2017-10-16 11:02:23.227 2090 WARNING nova.scheduler.utils [req-370255d8-f462-4090-9203-8db574e8f589 0817b805f51e4877a383dd401a318bee b0d993d7027e457189f70bae70f870a9 - - -] [instance: 9b2e0b9e-6d16-4576-b289-075761e3d449] Setting instance to ERROR state.

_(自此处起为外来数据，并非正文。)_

$ cat config.mk
export PLATFORM = sky130hd
export DESIGN_NAME = flv_tag_deframer
export DESIGN_NICKNAME = d
export VERILOG_FILES = /design/src/rtl/flvd_pkg.sv /design/src/rtl/flvd_in_stage.sv /design/src/rtl/flvd_parser.sv /design/src/rtl/flvd_out_stage.sv /design/src/rtl/flv_tag_deframer.sv
export SDC_FILE = /design/constraint.sdc
export NUM_CORES = 1
export LEC_CHECK = 0
export CAP_MARGIN = 20
export CORE_MARGIN = 8
export CORE_UTILIZATION = 35
export CTS_CLUSTER_DIAMETER = 150
export DETAILED_ROUTE_END_ITERATION = 8
export DONT_BUFFER_PORTS = 1
export GPL_ROUTABILITY_DRIVEN = 1
export GPL_TIMING_DRIVEN = 0
export PLACE_DENSITY_LB_ADDON = 0.08
export SYNTH_ARGS = -nofsm -noshare
export SYNTH_HDL_FRONTEND = slang
export SYNTH_SLANG_ARGS = --single-unit
$ cat constraint.sdc
create_clock -name clock -period 5.9 [get_ports clock]
set_input_delay 0.885 -clock clock [delete_from_list [all_inputs] [get_ports clock]]
set_output_delay 0.885 -clock clock [all_outputs]
set_load 0.01 [all_outputs]
$ cat src/rtl/flvd_pkg.sv
// ----------------------------------------------------------------------------
// flvd_pkg
// Shared types and constants for the tag deframer.
// ----------------------------------------------------------------------------
package flvd_pkg;

   localparam int unsigned BYTE_W     = 8;
   localparam int unsigned SIZE_W     = 24;
   localparam int unsigned LEN_W      = 17;
   localparam int unsigned CMP_W      = 25;

   localparam logic [BYTE_W-1:0] SIG_F       = 8'h46;
   localparam logic [BYTE_W-1:0] SIG_L       = 8'h4C;
   localparam logic [BYTE_W-1:0] SIG_V       = 8'h56;
   localparam logic [BYTE_W-1:0] SIG_VERSION = 8'h01;

   localparam int unsigned HEADER_LEN  = 13;
   localparam int unsigned MIN_SIZE    = 11;
   localparam int unsigned LEN_EXTRA   = 15;
   localparam int unsigned LAST_OFFSET = 14;

   // tag byte positions
   localparam int unsigned POS_TYPE      = 0;
   localparam int unsigned POS_SIZE_LO   = 3;
   localparam int unsigned POS_STAMP_LO  = 6;
   localparam int unsigned POS_FLAG      = 11;
   localparam int unsigned POS_FIRST_END = 12;

   typedef enum logic [1:0] {
      ERR_NONE   = 2'd0,
      ERR_HEADER = 2'd1,
      ERR_SMALL  = 2'd2,
      ERR_LARGE  = 2'd3
   } err_type;

   typedef struct packed {
      logic [BYTE_W-1:0] out_byte;
      logic              packet_start;
      logic              packet_end;
      logic [BYTE_W-1:0] tag_kind;
      logic [BYTE_W-1:0] frame_flag;
      logic [SIZE_W-1:0] stamp_ms;
      logic [LEN_W-1:0]  packet_length;
      err_type           error_code;
   } rsp_type;

endpackage

$ cat src/rtl/flvd_in_stage.sv
// ----------------------------------------------------------------------------
// flvd_in_stage
// Input register for one stream byte; releases it when the result side
// has room.
// ----------------------------------------------------------------------------
module flvd_in_stage (
   input  logic                       clock,
   input  logic                       reset,
   input  logic                       req_valid,
   output logic                       req_stall,
   input  logic [flvd_pkg::BYTE_W-1:0] req_stream_byte,
   input  logic                       out_free,
   output logic                       step,
   output logic [flvd_pkg::BYTE_W-1:0] step_byte
);

   logic                        valid_ff;
   logic                        valid_in;
   logic [flvd_pkg::BYTE_W-1:0] byte_ff;
   logic                        accept;

   assign step      = valid_ff & out_free;
   assign req_stall = valid_ff & ~out_free;
   assign accept    = req_valid & ~req_stall;
   assign step_byte = byte_ff;

   always_comb begin
      if (accept) begin
         valid_in = 1'b1;
      end else if (step) begin
         valid_in = 1'b0;
      end else begin
         valid_in = valid_ff;
      end
   end

   always_ff @(posedge clock) begin
      if (reset) begin
         valid_ff <= 1'b0;
      end else begin
         valid_ff <= valid_in;
      end
   end

   always_ff @(posedge clock) begin
      if (accept) begin
         byte_ff <= req_stream_byte;
      end
   end

endmodule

controller节点 neutron-server日志:
2017-10-16 11:02:22.260 2189 ERROR neutron.plugins.ml2.managers [req-cdcb2a89-98f5-45e7-827f-812a01dc4dd6 0ebb9d3a4d52454ca74d1c45a382795a ed964295d9ca4f878fe4c25478aaeca0 - - -] Failed to bind port 41b8cdb2-3b1d-4661-bb47-f567c57bda5f on host compute
compute节点nova-compute日志:
2017-10-16 11:02:23.708 1408 ERROR nova.compute.manager [-] Instance failed network setup after 1 attempt(s)
2017-10-16 11:02:23.708 1408 ERROR nova.compute.manager Traceback (most recent call last):
2017-10-16 11:02:23.708 1408 ERROR nova.compute.manager File "/usr/lib/python2.7/site-packages/nova/compute/manager.py", line 1564, in _allocate_network_async
2017-10-16 11:02:23.708 1408 ERROR nova.compute.manager dhcp_options=dhcp_options)
2017-10-16 11:02:23.708 1408 ERROR nova.compute.manager File "/usr/lib/python2.7/site-packages/nova/network/neutronv2/api.py", line 744, in allocate_for_instance
2017-10-16 11:02:23.708 1408 ERROR nova.compute.manager self._delete_ports(neutron, instance, created_port_ids)
2017-10-16 11:02:23.708 1408 ERROR nova.compute.manager File "/usr/lib/python2.7/site-packages/oslo_utils/excutils.py", line 195, in __exit__
2017-10-16 11:02:24.004 1408 DEBUG nova.compute.utils [req-370255d8-f462-4090-9203-8db574e8f589 0817b805f51e4877a383dd401a318bee b0d993d7027e457189f70bae70f870a9 - - -] [instance: 9b2e0b9e-6d16-4576-b289-075761e3d449] Binding failed for port 41b8cdb2-3b1d-4661-bb47-f567c57bda5f, please check neutron logs for more information.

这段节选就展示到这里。